╔══
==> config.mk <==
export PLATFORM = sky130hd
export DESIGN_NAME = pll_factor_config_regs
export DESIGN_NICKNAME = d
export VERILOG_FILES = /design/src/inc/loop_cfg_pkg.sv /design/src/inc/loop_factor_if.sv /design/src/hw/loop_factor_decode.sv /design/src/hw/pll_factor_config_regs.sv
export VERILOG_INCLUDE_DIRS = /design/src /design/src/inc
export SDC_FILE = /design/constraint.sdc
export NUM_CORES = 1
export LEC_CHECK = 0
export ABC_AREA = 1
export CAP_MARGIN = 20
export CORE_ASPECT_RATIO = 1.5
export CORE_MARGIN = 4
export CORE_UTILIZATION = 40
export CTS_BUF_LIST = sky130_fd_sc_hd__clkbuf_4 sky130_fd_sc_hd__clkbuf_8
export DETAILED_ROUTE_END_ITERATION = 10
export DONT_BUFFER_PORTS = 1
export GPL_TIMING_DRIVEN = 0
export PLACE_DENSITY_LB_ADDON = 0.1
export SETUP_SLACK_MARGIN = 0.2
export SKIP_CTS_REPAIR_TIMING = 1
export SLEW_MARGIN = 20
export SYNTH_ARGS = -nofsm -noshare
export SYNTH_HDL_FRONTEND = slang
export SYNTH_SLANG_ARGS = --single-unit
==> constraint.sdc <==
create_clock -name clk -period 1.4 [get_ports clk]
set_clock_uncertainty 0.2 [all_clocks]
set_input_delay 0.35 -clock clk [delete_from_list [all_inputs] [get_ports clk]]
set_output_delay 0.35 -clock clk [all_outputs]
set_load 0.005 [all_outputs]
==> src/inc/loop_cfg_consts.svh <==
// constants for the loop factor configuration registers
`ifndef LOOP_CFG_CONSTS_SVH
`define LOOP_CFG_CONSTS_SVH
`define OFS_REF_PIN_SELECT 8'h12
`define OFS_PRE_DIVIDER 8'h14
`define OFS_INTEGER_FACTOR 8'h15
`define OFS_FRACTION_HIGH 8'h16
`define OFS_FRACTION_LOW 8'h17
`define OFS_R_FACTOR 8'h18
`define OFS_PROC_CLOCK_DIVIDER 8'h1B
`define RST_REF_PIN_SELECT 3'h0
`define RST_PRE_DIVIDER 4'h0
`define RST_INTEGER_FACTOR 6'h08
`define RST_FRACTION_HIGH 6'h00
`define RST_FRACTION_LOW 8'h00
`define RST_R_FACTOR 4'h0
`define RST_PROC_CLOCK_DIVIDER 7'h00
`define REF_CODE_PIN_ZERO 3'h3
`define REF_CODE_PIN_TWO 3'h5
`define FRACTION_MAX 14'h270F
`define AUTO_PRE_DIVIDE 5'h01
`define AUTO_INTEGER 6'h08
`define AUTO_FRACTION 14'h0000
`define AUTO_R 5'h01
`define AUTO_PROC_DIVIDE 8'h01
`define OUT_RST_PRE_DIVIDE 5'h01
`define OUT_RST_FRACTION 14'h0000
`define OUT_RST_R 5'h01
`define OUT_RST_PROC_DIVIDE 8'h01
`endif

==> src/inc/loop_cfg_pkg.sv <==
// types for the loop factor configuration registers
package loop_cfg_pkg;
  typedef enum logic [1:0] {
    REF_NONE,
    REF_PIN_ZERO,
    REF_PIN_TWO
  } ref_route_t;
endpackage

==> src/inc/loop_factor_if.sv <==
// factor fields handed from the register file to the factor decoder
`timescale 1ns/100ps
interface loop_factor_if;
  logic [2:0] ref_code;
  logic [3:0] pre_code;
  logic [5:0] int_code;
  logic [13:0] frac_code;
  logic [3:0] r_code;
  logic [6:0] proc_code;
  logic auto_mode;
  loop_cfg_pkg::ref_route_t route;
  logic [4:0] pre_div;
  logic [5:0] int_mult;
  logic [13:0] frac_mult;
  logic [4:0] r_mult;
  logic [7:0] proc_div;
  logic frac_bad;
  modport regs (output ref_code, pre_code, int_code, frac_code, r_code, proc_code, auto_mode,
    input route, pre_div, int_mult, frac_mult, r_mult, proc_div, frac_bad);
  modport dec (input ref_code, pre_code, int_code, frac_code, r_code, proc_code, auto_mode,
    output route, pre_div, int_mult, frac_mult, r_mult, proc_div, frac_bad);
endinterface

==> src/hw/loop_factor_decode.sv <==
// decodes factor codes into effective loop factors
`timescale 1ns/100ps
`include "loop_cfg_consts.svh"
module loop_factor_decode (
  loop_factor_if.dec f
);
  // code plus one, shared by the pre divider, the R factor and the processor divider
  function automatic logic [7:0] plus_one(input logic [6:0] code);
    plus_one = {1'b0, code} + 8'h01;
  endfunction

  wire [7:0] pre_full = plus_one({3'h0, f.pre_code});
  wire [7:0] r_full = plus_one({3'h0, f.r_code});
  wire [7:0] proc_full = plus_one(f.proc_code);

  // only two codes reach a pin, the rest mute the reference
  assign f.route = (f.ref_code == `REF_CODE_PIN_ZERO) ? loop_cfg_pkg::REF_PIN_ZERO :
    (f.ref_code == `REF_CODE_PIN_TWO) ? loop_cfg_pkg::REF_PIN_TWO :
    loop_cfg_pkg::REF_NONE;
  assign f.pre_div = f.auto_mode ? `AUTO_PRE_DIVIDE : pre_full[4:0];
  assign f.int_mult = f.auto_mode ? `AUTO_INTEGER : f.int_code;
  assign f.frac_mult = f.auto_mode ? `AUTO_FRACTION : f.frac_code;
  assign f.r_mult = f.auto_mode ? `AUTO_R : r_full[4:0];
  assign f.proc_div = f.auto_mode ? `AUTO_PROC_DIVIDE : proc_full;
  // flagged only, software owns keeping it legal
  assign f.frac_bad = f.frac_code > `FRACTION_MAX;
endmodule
╚══
╔══
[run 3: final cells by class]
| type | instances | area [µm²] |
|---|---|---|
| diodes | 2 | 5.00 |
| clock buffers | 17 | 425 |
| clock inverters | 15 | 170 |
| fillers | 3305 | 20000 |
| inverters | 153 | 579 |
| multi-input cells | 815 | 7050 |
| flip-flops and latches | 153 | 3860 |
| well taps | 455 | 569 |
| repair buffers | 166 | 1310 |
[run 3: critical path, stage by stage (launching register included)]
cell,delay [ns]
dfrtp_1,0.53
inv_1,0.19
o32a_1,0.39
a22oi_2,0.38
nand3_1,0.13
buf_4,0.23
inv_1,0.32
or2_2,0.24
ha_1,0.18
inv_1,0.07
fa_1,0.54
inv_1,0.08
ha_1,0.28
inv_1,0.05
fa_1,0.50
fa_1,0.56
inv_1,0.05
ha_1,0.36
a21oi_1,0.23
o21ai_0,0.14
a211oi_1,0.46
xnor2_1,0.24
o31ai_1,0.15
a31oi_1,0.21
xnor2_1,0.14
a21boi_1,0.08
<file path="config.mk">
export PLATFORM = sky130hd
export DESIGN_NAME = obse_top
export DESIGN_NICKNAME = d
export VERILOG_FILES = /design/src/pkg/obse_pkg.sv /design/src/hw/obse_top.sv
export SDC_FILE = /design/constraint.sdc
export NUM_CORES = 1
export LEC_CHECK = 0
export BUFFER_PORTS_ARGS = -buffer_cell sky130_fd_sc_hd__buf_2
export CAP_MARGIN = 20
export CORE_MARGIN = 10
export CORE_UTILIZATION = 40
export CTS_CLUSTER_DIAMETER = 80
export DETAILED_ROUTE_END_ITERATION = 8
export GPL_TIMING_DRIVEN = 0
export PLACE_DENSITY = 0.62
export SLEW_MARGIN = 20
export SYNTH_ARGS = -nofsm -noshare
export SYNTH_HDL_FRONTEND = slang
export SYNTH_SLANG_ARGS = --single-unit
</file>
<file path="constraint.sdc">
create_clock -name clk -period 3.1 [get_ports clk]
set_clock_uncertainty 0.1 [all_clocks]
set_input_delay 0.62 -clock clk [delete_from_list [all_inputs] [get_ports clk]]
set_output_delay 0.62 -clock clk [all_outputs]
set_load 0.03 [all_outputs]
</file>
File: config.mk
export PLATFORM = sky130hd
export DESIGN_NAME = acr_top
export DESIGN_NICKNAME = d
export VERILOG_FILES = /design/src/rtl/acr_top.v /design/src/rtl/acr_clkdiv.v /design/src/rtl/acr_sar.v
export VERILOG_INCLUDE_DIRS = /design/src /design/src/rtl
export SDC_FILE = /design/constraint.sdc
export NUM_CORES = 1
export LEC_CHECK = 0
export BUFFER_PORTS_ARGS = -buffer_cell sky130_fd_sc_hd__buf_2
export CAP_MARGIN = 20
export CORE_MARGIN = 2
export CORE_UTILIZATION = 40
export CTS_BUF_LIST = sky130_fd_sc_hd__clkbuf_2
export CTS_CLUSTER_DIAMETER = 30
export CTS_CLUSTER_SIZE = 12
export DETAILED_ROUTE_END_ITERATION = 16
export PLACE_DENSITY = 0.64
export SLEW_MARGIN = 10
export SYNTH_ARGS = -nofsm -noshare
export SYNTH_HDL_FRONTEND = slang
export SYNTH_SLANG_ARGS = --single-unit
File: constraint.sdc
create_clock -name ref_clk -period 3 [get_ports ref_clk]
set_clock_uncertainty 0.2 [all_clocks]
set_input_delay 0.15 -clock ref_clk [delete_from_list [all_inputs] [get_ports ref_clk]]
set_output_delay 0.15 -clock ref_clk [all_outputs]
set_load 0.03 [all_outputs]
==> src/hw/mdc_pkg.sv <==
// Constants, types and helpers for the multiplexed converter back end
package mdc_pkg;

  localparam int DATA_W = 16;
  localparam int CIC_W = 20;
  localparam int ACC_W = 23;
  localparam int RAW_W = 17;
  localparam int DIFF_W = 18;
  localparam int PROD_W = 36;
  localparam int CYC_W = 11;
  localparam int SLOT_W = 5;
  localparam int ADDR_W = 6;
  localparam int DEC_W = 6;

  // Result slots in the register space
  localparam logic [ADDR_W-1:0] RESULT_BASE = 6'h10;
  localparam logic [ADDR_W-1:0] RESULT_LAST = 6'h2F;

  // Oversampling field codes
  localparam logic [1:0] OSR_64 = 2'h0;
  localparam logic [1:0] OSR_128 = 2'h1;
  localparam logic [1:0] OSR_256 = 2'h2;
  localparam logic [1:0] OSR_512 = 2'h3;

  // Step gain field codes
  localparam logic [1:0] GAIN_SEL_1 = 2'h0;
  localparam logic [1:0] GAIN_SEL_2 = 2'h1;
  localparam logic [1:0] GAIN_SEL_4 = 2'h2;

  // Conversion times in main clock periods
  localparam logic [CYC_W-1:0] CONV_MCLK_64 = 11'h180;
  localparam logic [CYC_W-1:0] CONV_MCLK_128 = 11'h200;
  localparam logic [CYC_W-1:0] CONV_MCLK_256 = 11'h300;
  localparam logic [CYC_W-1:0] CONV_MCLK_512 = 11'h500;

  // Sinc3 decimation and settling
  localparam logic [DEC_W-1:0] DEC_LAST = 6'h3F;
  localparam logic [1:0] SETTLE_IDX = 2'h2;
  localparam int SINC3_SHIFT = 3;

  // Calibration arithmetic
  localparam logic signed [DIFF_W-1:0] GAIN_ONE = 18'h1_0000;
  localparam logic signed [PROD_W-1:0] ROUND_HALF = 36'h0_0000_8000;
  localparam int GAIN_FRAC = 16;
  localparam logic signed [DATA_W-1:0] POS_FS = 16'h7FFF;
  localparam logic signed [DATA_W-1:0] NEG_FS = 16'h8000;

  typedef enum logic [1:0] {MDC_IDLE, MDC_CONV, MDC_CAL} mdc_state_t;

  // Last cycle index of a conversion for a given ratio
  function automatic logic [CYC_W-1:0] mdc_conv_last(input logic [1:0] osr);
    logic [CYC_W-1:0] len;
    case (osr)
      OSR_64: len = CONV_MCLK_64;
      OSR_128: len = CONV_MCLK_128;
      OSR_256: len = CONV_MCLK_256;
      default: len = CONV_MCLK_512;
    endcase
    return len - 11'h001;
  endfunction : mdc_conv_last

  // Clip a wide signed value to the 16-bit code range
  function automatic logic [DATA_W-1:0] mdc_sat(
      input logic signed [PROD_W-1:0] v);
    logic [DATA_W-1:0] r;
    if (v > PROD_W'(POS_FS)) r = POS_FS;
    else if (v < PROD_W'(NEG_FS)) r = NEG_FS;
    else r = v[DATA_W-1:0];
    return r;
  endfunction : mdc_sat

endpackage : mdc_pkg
╚══
Work to complete: From the listing above, the lines starting with the one that has "diodes | 2 | 5.00 |" and running through the one that has "xnor2_1,0.14" should be copied exactly, ends included.

Written response:
| diodes | 2 | 5.00 |
| clock buffers | 17 | 425 |
| clock inverters | 15 | 170 |
| fillers | 3305 | 20000 |
| inverters | 153 | 579 |
| multi-input cells | 815 | 7050 |
| flip-flops and latches | 153 | 3860 |
| well taps | 455 | 569 |
| repair buffers | 166 | 1310 |
[run 3: critical path, stage by stage (launching register included)]
cell,delay [ns]
dfrtp_1,0.53
inv_1,0.19
o32a_1,0.39
a22oi_2,0.38
nand3_1,0.13
buf_4,0.23
inv_1,0.32
or2_2,0.24
ha_1,0.18
inv_1,0.07
fa_1,0.54
inv_1,0.08
ha_1,0.28
inv_1,0.05
fa_1,0.50
fa_1,0.56
inv_1,0.05
ha_1,0.36
a21oi_1,0.23
o21ai_0,0.14
a211oi_1,0.46
xnor2_1,0.24
o31ai_1,0.15
a31oi_1,0.21
xnor2_1,0.14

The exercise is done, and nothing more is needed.